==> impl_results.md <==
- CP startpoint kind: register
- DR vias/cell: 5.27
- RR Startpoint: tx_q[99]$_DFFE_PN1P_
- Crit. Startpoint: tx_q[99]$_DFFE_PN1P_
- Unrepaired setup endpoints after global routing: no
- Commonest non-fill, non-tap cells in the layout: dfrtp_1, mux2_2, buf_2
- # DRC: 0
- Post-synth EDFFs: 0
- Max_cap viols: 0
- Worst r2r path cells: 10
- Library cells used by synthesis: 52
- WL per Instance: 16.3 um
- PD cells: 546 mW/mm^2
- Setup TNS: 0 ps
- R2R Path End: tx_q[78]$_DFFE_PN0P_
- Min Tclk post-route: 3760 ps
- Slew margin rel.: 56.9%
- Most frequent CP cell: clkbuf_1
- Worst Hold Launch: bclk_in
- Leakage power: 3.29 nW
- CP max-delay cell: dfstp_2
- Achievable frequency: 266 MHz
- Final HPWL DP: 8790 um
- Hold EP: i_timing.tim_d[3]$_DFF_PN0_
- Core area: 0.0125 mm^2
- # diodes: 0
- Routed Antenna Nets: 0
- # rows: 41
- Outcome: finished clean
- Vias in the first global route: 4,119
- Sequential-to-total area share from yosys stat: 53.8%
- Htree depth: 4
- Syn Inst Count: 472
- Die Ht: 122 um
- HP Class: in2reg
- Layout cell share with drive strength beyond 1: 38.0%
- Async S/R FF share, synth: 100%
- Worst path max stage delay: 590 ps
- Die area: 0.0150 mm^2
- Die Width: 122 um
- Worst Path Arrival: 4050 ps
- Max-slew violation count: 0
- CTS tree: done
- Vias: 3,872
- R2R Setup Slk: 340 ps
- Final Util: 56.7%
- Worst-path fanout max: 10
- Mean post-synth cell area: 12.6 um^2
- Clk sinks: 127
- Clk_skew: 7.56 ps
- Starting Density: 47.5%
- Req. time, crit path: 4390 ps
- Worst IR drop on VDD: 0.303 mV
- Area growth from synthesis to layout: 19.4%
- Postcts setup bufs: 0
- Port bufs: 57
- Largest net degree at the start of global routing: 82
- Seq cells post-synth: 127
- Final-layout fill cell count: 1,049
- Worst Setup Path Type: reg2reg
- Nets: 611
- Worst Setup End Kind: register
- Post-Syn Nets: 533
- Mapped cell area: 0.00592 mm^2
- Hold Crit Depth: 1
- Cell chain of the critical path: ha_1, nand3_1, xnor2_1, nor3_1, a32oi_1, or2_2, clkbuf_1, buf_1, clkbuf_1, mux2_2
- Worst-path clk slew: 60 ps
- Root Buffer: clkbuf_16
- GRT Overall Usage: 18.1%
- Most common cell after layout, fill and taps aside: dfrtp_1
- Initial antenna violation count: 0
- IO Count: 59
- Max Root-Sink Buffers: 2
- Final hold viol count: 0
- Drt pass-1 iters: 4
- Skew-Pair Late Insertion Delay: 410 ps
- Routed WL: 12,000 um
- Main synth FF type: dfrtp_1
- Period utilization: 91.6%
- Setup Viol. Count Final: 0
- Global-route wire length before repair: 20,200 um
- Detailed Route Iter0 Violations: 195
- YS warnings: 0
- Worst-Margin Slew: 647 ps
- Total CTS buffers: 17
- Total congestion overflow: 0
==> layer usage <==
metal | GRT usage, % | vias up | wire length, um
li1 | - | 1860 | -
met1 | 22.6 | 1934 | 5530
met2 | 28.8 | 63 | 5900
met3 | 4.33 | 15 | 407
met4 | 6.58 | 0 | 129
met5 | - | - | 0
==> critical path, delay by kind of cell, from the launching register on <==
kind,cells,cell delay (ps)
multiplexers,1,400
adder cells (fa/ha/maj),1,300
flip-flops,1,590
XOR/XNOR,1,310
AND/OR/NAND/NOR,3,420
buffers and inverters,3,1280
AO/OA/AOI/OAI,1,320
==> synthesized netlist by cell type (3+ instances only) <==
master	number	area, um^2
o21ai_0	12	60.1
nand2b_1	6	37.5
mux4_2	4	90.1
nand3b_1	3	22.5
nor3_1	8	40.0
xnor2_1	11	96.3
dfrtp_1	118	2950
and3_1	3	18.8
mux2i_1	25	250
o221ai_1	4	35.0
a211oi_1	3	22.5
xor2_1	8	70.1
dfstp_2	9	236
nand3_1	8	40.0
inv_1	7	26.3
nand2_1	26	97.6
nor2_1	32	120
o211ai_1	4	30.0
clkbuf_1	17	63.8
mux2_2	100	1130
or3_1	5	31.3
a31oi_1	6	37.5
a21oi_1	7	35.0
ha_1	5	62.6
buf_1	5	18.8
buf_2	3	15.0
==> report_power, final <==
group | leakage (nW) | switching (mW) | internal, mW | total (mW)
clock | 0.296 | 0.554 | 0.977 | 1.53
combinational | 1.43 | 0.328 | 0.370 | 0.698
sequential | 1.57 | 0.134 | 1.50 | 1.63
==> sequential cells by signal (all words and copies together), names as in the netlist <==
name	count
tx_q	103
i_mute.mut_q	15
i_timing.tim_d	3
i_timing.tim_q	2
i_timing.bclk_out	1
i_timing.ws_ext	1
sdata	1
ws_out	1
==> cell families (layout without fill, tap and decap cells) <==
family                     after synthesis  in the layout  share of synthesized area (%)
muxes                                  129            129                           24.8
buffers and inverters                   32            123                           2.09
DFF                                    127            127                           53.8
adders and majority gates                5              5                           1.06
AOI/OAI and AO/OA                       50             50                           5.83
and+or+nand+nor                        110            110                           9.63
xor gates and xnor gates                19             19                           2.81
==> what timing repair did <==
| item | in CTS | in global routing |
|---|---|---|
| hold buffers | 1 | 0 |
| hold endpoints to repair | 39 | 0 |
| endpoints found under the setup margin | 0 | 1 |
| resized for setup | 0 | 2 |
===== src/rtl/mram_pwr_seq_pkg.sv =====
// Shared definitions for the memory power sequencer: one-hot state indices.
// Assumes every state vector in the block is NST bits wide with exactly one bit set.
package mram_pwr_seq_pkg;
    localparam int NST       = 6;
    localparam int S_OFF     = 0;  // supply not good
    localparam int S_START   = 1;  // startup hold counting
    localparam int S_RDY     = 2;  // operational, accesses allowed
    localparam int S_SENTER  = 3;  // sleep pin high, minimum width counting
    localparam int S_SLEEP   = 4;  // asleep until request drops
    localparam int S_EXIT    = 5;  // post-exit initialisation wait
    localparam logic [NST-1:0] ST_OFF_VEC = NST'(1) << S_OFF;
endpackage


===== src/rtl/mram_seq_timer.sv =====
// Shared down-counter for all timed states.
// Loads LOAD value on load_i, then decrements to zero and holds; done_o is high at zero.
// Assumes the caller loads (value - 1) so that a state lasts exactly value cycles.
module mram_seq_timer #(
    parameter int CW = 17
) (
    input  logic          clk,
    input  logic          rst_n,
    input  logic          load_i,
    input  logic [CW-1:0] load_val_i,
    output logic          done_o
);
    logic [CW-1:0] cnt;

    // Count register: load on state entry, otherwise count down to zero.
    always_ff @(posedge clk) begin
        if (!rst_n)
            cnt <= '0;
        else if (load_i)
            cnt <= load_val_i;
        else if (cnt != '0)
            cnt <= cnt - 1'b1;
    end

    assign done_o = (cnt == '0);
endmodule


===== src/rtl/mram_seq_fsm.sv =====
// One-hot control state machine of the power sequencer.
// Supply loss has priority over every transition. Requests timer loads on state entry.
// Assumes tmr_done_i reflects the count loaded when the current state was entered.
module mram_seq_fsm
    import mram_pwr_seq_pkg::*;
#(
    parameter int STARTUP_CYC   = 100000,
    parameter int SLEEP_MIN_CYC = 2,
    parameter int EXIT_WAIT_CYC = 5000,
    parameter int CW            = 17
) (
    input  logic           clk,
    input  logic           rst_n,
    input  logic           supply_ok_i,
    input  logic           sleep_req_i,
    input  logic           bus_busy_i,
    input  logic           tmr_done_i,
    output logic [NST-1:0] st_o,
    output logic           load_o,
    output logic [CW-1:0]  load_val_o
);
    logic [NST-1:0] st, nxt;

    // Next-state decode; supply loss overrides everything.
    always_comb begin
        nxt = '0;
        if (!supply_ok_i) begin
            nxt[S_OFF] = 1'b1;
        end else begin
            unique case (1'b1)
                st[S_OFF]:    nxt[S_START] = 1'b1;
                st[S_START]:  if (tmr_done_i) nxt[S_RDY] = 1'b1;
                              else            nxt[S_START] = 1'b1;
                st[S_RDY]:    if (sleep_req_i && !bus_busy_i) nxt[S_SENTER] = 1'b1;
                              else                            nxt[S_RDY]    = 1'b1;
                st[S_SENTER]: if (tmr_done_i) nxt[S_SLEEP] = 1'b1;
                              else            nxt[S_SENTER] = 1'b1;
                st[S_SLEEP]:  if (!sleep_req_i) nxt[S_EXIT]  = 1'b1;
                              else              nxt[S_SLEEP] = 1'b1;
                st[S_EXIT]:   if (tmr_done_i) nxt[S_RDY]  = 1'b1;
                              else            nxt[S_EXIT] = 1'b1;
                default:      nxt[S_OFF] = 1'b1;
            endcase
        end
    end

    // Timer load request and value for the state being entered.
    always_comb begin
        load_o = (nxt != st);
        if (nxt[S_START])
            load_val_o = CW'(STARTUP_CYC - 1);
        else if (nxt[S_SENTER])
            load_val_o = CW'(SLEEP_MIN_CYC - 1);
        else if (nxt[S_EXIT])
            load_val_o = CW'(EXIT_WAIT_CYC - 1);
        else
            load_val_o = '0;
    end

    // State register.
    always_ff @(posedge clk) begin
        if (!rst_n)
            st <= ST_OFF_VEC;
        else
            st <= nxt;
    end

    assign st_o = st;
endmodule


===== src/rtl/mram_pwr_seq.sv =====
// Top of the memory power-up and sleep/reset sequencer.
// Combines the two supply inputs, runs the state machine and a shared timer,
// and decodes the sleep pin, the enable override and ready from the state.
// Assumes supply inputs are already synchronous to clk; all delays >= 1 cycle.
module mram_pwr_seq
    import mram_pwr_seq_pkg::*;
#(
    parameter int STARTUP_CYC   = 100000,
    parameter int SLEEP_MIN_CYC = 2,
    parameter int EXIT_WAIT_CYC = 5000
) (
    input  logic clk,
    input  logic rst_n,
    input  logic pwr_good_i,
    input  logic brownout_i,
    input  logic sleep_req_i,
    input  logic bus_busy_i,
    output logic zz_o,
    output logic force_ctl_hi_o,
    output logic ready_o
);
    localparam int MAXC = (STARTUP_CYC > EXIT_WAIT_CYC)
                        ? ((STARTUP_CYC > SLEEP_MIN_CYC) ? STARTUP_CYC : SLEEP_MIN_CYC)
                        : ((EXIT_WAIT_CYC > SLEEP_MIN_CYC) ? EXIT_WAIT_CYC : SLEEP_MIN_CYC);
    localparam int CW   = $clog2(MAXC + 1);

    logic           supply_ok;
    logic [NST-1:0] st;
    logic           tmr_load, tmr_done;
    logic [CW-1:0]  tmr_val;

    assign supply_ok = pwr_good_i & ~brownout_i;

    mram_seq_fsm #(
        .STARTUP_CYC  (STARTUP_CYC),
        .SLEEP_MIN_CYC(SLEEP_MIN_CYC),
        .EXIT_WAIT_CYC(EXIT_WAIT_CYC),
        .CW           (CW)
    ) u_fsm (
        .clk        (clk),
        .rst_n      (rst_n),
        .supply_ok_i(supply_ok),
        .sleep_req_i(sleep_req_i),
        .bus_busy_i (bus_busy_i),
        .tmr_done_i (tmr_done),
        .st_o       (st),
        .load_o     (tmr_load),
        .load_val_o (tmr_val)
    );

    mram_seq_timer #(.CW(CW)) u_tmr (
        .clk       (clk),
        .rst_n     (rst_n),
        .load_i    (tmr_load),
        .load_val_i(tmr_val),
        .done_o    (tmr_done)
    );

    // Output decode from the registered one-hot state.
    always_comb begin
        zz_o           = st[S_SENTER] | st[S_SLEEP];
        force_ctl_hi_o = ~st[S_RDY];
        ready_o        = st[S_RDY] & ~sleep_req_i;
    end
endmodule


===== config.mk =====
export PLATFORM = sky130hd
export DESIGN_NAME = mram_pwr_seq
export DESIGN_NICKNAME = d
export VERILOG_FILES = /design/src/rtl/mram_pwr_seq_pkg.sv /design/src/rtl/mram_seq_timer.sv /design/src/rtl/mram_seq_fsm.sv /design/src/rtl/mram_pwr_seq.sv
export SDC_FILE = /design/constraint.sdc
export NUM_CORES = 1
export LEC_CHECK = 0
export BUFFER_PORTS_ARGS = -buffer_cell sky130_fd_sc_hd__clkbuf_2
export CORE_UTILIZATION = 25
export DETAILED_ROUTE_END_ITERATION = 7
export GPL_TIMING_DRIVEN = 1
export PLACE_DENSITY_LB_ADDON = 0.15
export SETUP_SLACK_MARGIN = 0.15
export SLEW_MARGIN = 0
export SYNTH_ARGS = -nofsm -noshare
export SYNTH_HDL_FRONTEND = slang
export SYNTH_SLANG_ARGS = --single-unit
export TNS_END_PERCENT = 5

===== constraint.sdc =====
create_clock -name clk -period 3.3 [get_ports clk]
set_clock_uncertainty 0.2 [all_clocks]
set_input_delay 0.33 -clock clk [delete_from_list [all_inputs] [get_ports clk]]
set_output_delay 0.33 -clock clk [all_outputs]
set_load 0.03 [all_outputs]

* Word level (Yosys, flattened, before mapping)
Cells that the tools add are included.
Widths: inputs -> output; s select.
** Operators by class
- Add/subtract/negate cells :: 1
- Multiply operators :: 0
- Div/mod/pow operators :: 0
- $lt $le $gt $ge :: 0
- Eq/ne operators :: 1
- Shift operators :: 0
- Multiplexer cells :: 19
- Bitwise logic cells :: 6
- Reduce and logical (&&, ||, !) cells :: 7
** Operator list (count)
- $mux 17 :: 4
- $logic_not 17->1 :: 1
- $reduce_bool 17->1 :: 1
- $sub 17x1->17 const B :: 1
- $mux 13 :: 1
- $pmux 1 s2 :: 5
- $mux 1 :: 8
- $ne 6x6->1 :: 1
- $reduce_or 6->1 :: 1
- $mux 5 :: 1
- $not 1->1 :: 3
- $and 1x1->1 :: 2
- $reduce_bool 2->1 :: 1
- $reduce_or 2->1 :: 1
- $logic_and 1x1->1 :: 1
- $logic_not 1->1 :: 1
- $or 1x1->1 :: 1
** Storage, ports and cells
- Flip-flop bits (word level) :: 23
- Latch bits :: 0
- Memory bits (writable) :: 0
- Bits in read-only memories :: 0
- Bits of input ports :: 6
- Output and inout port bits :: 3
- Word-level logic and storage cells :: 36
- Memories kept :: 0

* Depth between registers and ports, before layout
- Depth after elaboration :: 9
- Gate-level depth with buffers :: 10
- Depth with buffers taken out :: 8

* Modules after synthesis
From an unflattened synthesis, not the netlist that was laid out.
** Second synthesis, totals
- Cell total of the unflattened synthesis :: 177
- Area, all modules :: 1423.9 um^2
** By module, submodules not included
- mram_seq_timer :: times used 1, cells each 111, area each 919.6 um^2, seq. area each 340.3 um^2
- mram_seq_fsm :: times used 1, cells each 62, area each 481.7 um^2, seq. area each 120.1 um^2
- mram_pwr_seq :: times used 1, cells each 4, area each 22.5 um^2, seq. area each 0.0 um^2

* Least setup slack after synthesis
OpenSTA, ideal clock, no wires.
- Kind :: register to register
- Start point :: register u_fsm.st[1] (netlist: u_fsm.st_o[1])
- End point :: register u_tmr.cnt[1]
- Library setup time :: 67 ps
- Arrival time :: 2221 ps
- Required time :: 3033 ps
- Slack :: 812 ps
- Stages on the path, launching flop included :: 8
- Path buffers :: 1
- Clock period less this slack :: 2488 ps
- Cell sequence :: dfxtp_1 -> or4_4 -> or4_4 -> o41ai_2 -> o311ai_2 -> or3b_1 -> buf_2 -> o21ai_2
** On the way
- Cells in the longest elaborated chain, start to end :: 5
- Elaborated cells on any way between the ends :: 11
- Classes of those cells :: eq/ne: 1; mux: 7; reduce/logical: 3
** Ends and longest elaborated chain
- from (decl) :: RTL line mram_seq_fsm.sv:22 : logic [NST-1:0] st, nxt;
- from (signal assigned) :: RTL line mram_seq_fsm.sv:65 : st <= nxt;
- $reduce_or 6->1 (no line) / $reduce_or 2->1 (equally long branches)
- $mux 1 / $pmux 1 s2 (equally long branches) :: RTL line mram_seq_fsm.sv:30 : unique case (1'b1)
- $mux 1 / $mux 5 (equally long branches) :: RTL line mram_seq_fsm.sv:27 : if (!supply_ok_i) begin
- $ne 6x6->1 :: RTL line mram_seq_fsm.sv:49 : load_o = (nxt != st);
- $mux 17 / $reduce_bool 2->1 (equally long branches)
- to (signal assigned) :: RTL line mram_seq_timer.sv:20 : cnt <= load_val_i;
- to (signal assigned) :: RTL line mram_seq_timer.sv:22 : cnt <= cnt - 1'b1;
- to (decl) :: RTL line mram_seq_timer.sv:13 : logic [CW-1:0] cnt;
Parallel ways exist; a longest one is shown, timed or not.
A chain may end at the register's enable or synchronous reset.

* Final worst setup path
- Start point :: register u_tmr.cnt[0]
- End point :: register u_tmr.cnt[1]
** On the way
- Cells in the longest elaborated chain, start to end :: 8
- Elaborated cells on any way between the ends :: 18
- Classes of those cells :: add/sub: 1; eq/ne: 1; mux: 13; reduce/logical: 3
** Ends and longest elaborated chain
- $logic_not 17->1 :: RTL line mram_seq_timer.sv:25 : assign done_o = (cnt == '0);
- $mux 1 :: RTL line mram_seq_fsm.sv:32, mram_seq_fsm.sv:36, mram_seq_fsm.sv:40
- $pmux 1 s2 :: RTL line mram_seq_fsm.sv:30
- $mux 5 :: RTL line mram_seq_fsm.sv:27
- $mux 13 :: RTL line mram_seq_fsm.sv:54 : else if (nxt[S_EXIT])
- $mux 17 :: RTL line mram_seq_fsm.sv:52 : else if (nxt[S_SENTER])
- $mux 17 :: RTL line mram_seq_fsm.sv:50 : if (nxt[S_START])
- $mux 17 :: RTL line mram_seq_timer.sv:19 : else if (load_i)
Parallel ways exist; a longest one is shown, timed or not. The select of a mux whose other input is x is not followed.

Problem> Above are the records. Copy the lines beginning at the one that has "- Max Root-Sink Buffers: 2" and ending with the one that has "met3 | 4.33 | 15 | 407", unchanged.

Exercise solution>
- Max Root-Sink Buffers: 2
- Final hold viol count: 0
- Drt pass-1 iters: 4
- Skew-Pair Late Insertion Delay: 410 ps
- Routed WL: 12,000 um
- Main synth FF type: dfrtp_1
- Period utilization: 91.6%
- Setup Viol. Count Final: 0
- Global-route wire length before repair: 20,200 um
- Detailed Route Iter0 Violations: 195
- YS warnings: 0
- Worst-Margin Slew: 647 ps
- Total CTS buffers: 17
- Total congestion overflow: 0
==> layer usage <==
metal | GRT usage, % | vias up | wire length, um
li1 | - | 1860 | -
met1 | 22.6 | 1934 | 5530
met2 | 28.8 | 63 | 5900
met3 | 4.33 | 15 | 407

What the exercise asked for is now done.